SQLite (with WAL) doesn't do `fsync` on each commit under default settings
56 comments
·August 24, 2025charleslmunger
nh2
From this (linked https://sqlite.org/pragma.html#pragma_synchronous), does anybody understand EXTRA?
> EXTRA provides additional durability if the commit is followed closely by a power loss.
means?
How can one have "additional" durability, if FULL already "ensures that an operating system crash or power failure will not corrupt the database"?
Is it that FULL only protects against "corruption" as stated, but will still lose committed transactions?

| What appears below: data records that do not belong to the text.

This is an optimization exercise on Yosys and OpenROAD, whose aim is small area, a short achievable clock period and few clock cycles, not a production implementation. Function was checked by simulation only, so behaviour that the tests miss may differ from the original.

==> flow/design.v <==
module aes_sbox (input wire [7:0] x, output wire [7:0] y);
    wire T1, T2, T3, T4, T5, T7, T9, T11, T12, T13, T16, T18, T19, T21, T22, T27, F0, F1, F2, F3, F4, F5, F6, F7, F8, F9, F10, F11, F12, F13, F14, F15, F16, F17, F18, F19, F20, X0, X1, X2, X3, X4, X5, X6, X7, X8, X9, X10, X11, X12, X13, X14, X15, X16, X17, X18, X19, X20, X21, X22, X23, X24, X25, X26, X27, X28, Pa0, Pa1, Pa2, Po3, M20_l, M20_r, M20, Pa4, Pa5, Pa6, Po7, M21_l, M21_r, M21, Po8, Pa9, Pa10, Pa11, M22_l, M22_r, M22, Pa12, Po13, Pa14, Pa15, M23_l, M23_r, M23, Q0, Q1, Q2, Q3, R0_0, R0_1, Q4, Q5, Q6, Q7, R1_0, R1_1, Q8, Q9, Q10, Q11, R2_0, R2_1, Q12, Q13, Q14, Q15, R3_0, R3_1, Q16, Q17, Q18, Q19, R4_0, R4_1, Q20, Q21, Q22, Q23, R5_0, R5_1, Q24, Q25, Q26, Q27, R6_0, R6_1, Q28, Q29, Q30, Q31, R7_0, R7_1;
    wire E0, E1, E2, E3;
    wire U0 = x[7], U1 = x[6], U2 = x[5], U3 = x[4], U4 = x[3], U5 = x[2], U6 = x[1], U7 = x[0];
    cm_xor2 g_T1 (.a(U0), .b(U3), .y(T1));
    cm_xor2 g_T2 (.a(U0), .b(U5), .y(T2));
    cm_xor2 g_T3 (.a(U0), .b(U6), .y(T3));
    cm_xor2 g_T4 (.a(U3), .b(U5), .y(T4));
    cm_xor2 g_T5 (.a(U4), .b(U6), .y(T5));
    cm_xor2 g_T7 (.a(U1), .b(U2), .y(T7));
    cm_xor2 g_T9 (.a(U7), .b(T7), .y(T9));
    cm_xor2 g_T11 (.a(U1), .b(U5), .y(T11));
    cm_xor2 g_T12 (.a(U2), .b(U5), .y(T12));
    cm_xor2 g_T13 (.a(T3), .b(T4), .y(T13));
    cm_xor2 g_T16 (.a(T5), .b(T12), .y(T16));
    cm_xor2 g_T18 (.a(U3), .b(U7), .y(T18));
    cm_xor2 g_T19 (.a(T7), .b(T18), .y(T19));
    cm_xor2 g_T21 (.a(U6), .b(U7), .y(T21));
    cm_xor2 g_T22 (.a(T7), .b(T21), .y(T22));
    cm_xor2 g_T27 (.a(T1), .b(T12), .y(T27));
    cm_xor2 g_F0 (.a(U0), .b(U4), .y(F0));
    cm_xor2 g_F1 (.a(U1), .b(U4), .y(F1));
    cm_xor2 g_F2 (.a(U3), .b(F0), .y(F2));
    cm_xor2 g_F3 (.a(U3), .b(U4), .y(F3));
    cm_xor2 g_F4 (.a(T7), .b(F3), .y(F4));
    cm_xor2 g_F5 (.a(U0), .b(T4), .y(F5));
    cm_xor2 g_F6 (.a(F1), .b(T3), .y(F6));
    cm_xor2 g_F7 (.a(U2), .b(T5), .y(F7));
    cm_xor2 g_F8 (.a(T4), .b(U6), .y(F8));
    cm_xor2 g_F9 (.a(U2), .b(U3), .y(F9));
    cm_xor2 g_F10 (.a(U5), .b(U6), .y(F10));
    cm_xor2 g_F11 (.a(F9), .b(F10), .y(F11));
    cm_xor2 g_F12 (.a(F0), .b(U7), .y(F12));
    cm_xor2 g_F13 (.a(U0), .b(U1), .y(F13));
    cm_xor2 g_F14 (.a(U4), .b(U7), .y(F14));
    cm_xor2 g_F15 (.a(F13), .b(F14), .y(F15));
    cm_xor2 g_F16 (.a(T7), .b(F14), .y(F16));
    cm_xor2 g_F17 (.a(U5), .b(T18), .y(F17));
    cm_xor2 g_F18 (.a(U5), .b(F14), .y(F18));
    cm_xor2 g_F19 (.a(U1), .b(T21), .y(F19));
    cm_xor2 g_F20 (.a(T11), .b(T21), .y(F20));
    cm_xor2 g_X0 (.a(F1), .b(F2), .y(X0));
    cm_xor2 g_X1 (.a(T27), .b(F1), .y(X1));
    cm_xor2 g_X2 (.a(U7), .b(T13), .y(X2));
    cm_xor2 g_X3 (.a(F19), .b(F10), .y(X3));
    cm_xor2 g_X4 (.a(F19), .b(F11), .y(X4));
    cm_xor2 g_X5 (.a(T18), .b(T22), .y(X5));
    cm_xor2 g_X6 (.a(X5), .b(X1), .y(X6));
    cm_xor2 g_X7 (.a(X0), .b(T27), .y(X7));
    cm_xor2 g_X8 (.a(F6), .b(U7), .y(X8));
    cm_xor2 g_X9 (.a(T2), .b(T16), .y(X9));
    cm_xor2 g_X10 (.a(U2), .b(F20), .y(X10));
    cm_xor2 g_X11 (.a(T18), .b(X8), .y(X11));
    cm_xor2 g_X12 (.a(X0), .b(U0), .y(X12));
    cm_xor2 g_X13 (.a(T7), .b(F0), .y(X13));
    cm_xor2 g_X14 (.a(T27), .b(X12), .y(X14));
    cm_xor2 g_X15 (.a(T5), .b(F17), .y(X15));
    cm_xor2 g_X16 (.a(X3), .b(X9), .y(X16));
    cm_xor2 g_X17 (.a(T27), .b(F14), .y(X17));
    cm_xor2 g_X18 (.a(F11), .b(F1), .y(X18));
    cm_xor2 g_X19 (.a(X13), .b(F8), .y(X19));
    cm_xor2 g_X20 (.a(X2), .b(T2), .y(X20));
    cm_xor2 g_X21 (.a(F13), .b(T7), .y(X21));
    cm_xor2 g_X22 (.a(F19), .b(X7), .y(X22));
    cm_xor2 g_X23 (.a(U7), .b(X1), .y(X23));
    cm_xor2 g_X24 (.a(F7), .b(T19), .y(X24));
    cm_xor2 g_X25 (.a(X22), .b(X1), .y(X25));
    cm_xor2 g_X26 (.a(X3), .b(X15), .y(X26));
    cm_xor2 g_X27 (.a(F13), .b(T18), .y(X27));
    cm_xor2 g_X28 (.a(T21), .b(X18), .y(X28));
    cm_nand2 g_Pa0 (.a(T13), .b(F16), .y(Pa0));
    cm_nand2 g_Pa1 (.a(F4), .b(T4), .y(Pa1));
    cm_nand2 g_Pa2 (.a(U2), .b(F18), .y(Pa2));
    cm_nor2 g_Po3 (.a(F12), .b(F19), .y(Po3));
    cm_xor2 g_M20_l (.a(Pa0), .b(Pa1), .y(M20_l));
    cm_xor2 g_M20_r (.a(Pa2), .b(Po3), .y(M20_r));
    cm_xor2 g_M20 (.a(M20_l), .b(M20_r), .y(M20));
    cm_nand2 g_Pa4 (.a(F0), .b(T5), .y(Pa4));
    cm_nand2 g_Pa5 (.a(T1), .b(F11), .y(Pa5));
    cm_nand2 g_Pa6 (.a(U5), .b(U7), .y(Pa6));
    cm_nor2 g_Po7 (.a(T9), .b(F17), .y(Po7));
    cm_xor2 g_M21_l (.a(Pa4), .b(Pa5), .y(M21_l));
    cm_xor2 g_M21_r (.a(Pa6), .b(Po7), .y(M21_r));
    cm_xor2 g_M21 (.a(M21_l), .b(M21_r), .y(M21));
    cm_nor2 g_Po8 (.a(U6), .b(F15), .y(Po8));
    cm_nand2 g_Pa9 (.a(T1), .b(F1), .y(Pa9));
    cm_nand2 g_Pa10 (.a(F5), .b(F7), .y(Pa10));
    cm_nand2 g_Pa11 (.a(F2), .b(T4), .y(Pa11));
    cm_xor2 g_M22_l (.a(Po8), .b(Pa9), .y(M22_l));
    cm_xor2 g_M22_r (.a(Pa10), .b(Pa11), .y(M22_r));
    cm_xor2 g_M22 (.a(M22_l), .b(M22_r), .y(M22));
    cm_nand2 g_Pa12 (.a(T2), .b(F20), .y(Pa12));
    cm_nor2 g_Po13 (.a(F7), .b(T9), .y(Po13));
    cm_nand2 g_Pa14 (.a(T7), .b(U6), .y(Pa14));
    cm_nand2 g_Pa15 (.a(F6), .b(F8), .y(Pa15));
    cm_xor2 g_M23_l (.a(Pa12), .b(Po13), .y(M23_l));
    cm_xor2 g_M23_r (.a(Pa14), .b(Pa15), .y(M23_r));
    cm_xor2 g_M23 (.a(M23_l), .b(M23_r), .y(M23));
    cm_nand2 g_Q0 (.a(E0), .b(X12), .y(Q0));
    cm_nand2 g_Q1 (.a(E1), .b(X16), .y(Q1));
    cm_nand2 g_Q2 (.a(E2), .b(X13), .y(Q2));
    cm_nand2 g_Q3 (.a(E3), .b(X27), .y(Q3));
    cm_xor2 g_R0_0 (.a(Q0), .b(Q1), .y(R0_0));
    cm_xor2 g_R0_1 (.a(Q2), .b(Q3), .y(R0_1));
    cm_xor2 g_y7 (.a(R0_0), .b(R0_1), .y(y[7]));
    cm_nand2 g_Q4 (.a(E0), .b(X18), .y(Q4));
    cm_nand2 g_Q5 (.a(E1), .b(X21), .y(Q5));
    cm_nand2 g_Q6 (.a(E2), .b(X5), .y(Q6));
    cm_nand2 g_Q7 (.a(E3), .b(X0), .y(Q7));
    cm_xor2 g_R1_0 (.a(Q4), .b(Q5), .y(R1_0));
    cm_xor2 g_R1_1 (.a(Q6), .b(Q7), .y(R1_1));
    cm_xnor2 g_y6 (.a(R1_0), .b(R1_1), .y(y[6]));
    cm_nand2 g_Q8 (.a(E0), .b(X17), .y(Q8));
    cm_nand2 g_Q9 (.a(E1), .b(X1), .y(Q9));
    cm_nand2 g_Q10 (.a(E2), .b(X3), .y(Q10));
    cm_nand2 g_Q11 (.a(E3), .b(X14), .y(Q11));
    cm_xor2 g_R2_0 (.a(Q8), .b(Q9), .y(R2_0));
    cm_xor2 g_R2_1 (.a(Q10), .b(Q11), .y(R2_1));
    cm_xnor2 g_y5 (.a(R2_0), .b(R2_1), .y(y[5]));
    cm_nand2 g_Q12 (.a(E0), .b(X9), .y(Q12));
    cm_nand2 g_Q13 (.a(E1), .b(X24), .y(Q13));
    cm_nand2 g_Q14 (.a(E2), .b(F0), .y(Q14));
    cm_nand2 g_Q15 (.a(E3), .b(X7), .y(Q15));
    cm_xor2 g_R3_0 (.a(Q12), .b(Q13), .y(R3_0));
    cm_xor2 g_R3_1 (.a(Q14), .b(Q15), .y(R3_1));
    cm_xor2 g_y4 (.a(R3_0), .b(R3_1), .y(y[4]));
    cm_nand2 g_Q16 (.a(E0), .b(X8), .y(Q16));
    cm_nand2 g_Q17 (.a(E1), .b(X4), .y(Q17));
    cm_nand2 g_Q18 (.a(E2), .b(X20), .y(Q18));
    cm_nand2 g_Q19 (.a(E3), .b(X19), .y(Q19));
    cm_xor2 g_R4_0 (.a(Q16), .b(Q17), .y(R4_0));
    cm_xor2 g_R4_1 (.a(Q18), .b(Q19), .y(R4_1));
    cm_xor2 g_y3 (.a(R4_0), .b(R4_1), .y(y[3]));
    cm_nand2 g_Q20 (.a(E0), .b(X28), .y(Q20));
    cm_nand2 g_Q21 (.a(E1), .b(X2), .y(Q21));
    cm_nand2 g_Q22 (.a(E2), .b(X11), .y(Q22));
    cm_nand2 g_Q23 (.a(E3), .b(X22), .y(Q23));
    cm_xor2 g_R5_0 (.a(Q20), .b(Q21), .y(R5_0));
    cm_xor2 g_R5_1 (.a(Q22), .b(Q23), .y(R5_1));
    cm_xor2 g_y2 (.a(R5_0), .b(R5_1), .y(y[2]));
    cm_nand2 g_Q24 (.a(E0), .b(X23), .y(Q24));
    cm_nand2 g_Q25 (.a(E1), .b(X11), .y(Q25));
    cm_nand2 g_Q26 (.a(E2), .b(F9), .y(Q26));
    cm_nand2 g_Q27 (.a(E3), .b(X26), .y(Q27));
    cm_xor2 g_R6_0 (.a(Q24), .b(Q25), .y(R6_0));
    cm_xor2 g_R6_1 (.a(Q26), .b(Q27), .y(R6_1));
    cm_xnor2 g_y1 (.a(R6_0), .b(R6_1), .y(y[1]));
    cm_nand2 g_Q28 (.a(E0), .b(X10), .y(Q28));
    cm_nand2 g_Q29 (.a(E1), .b(X25), .y(Q29));
    cm_nand2 g_Q30 (.a(E2), .b(X15), .y(Q30));
    cm_nand2 g_Q31 (.a(E3), .b(X6), .y(Q31));
    cm_xor2 g_R7_0 (.a(Q28), .b(Q29), .y(R7_0));
    cm_xor2 g_R7_1 (.a(Q30), .b(Q31), .y(R7_1));
    cm_xnor2 g_y0 (.a(R7_0), .b(R7_1), .y(y[0]));
    aes_gf16_inv u_inv (.d({M20, M21, M22, M23}), .e({E0, E1, E2, E3}));
endmodule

It seems so from the points on https://stackoverflow.com/questions/58113560/during-power-lo...
Which is also quite nasty. I want my databases to be fully durable by default, and not lose anything once they have acknowledged a transaction. The typical example for ACID DBs are bank transactions; imagine a bank accidentally undoing a transaction upon server crash, after already having acknowledged it to a third-party over the network.
agwa
This is what the documentation (https://sqlite.org/pragma.html#pragma_synchronous) says about EXTRA:
> EXTRA synchronous is like FULL with the addition that the directory containing a rollback journal is synced after that journal is unlinked to commit a transaction in DELETE mode
So it only has an effect in DELETE mode; WAL mode doesn't use a rollback journal.
That said, the documentation about this is pretty confusing.
nh2
Yes, I'm talking about the fact that sqlite in its default (journal_mode = DELETE) is not durable.
Which in my opinion is worse than whatever may apply to WAL mode, because WAL is something a user needs to explicitly enable.
If it is true as stated, then I also don't find it very confusing, but would definitely appreciate if it were more explicit, replacing "will not corrupt the database" by "will not corrupt the database (but may still lose committed transactions on power loss)", and I certainly find that a very bad default.
mrkeen
> The typical example for ACID DBs are bank transactions; imagine a bank accidentally undoing a transaction upon server crash
That's why they don't try to do it that way! But it's still an informative way to think about it.
Also, while we're discussing defaults, your ACID db is probably running at READ COMMITTED by default, meaning that your bank transactions are vanishing/creating money:
* You read accounts A and B($30) in order to move $5 between them. The new balance for B should be $35. Just before you write the $35, someone else's transaction sets B to $100. Your transaction will proceed and blindly set it to $35 anyway.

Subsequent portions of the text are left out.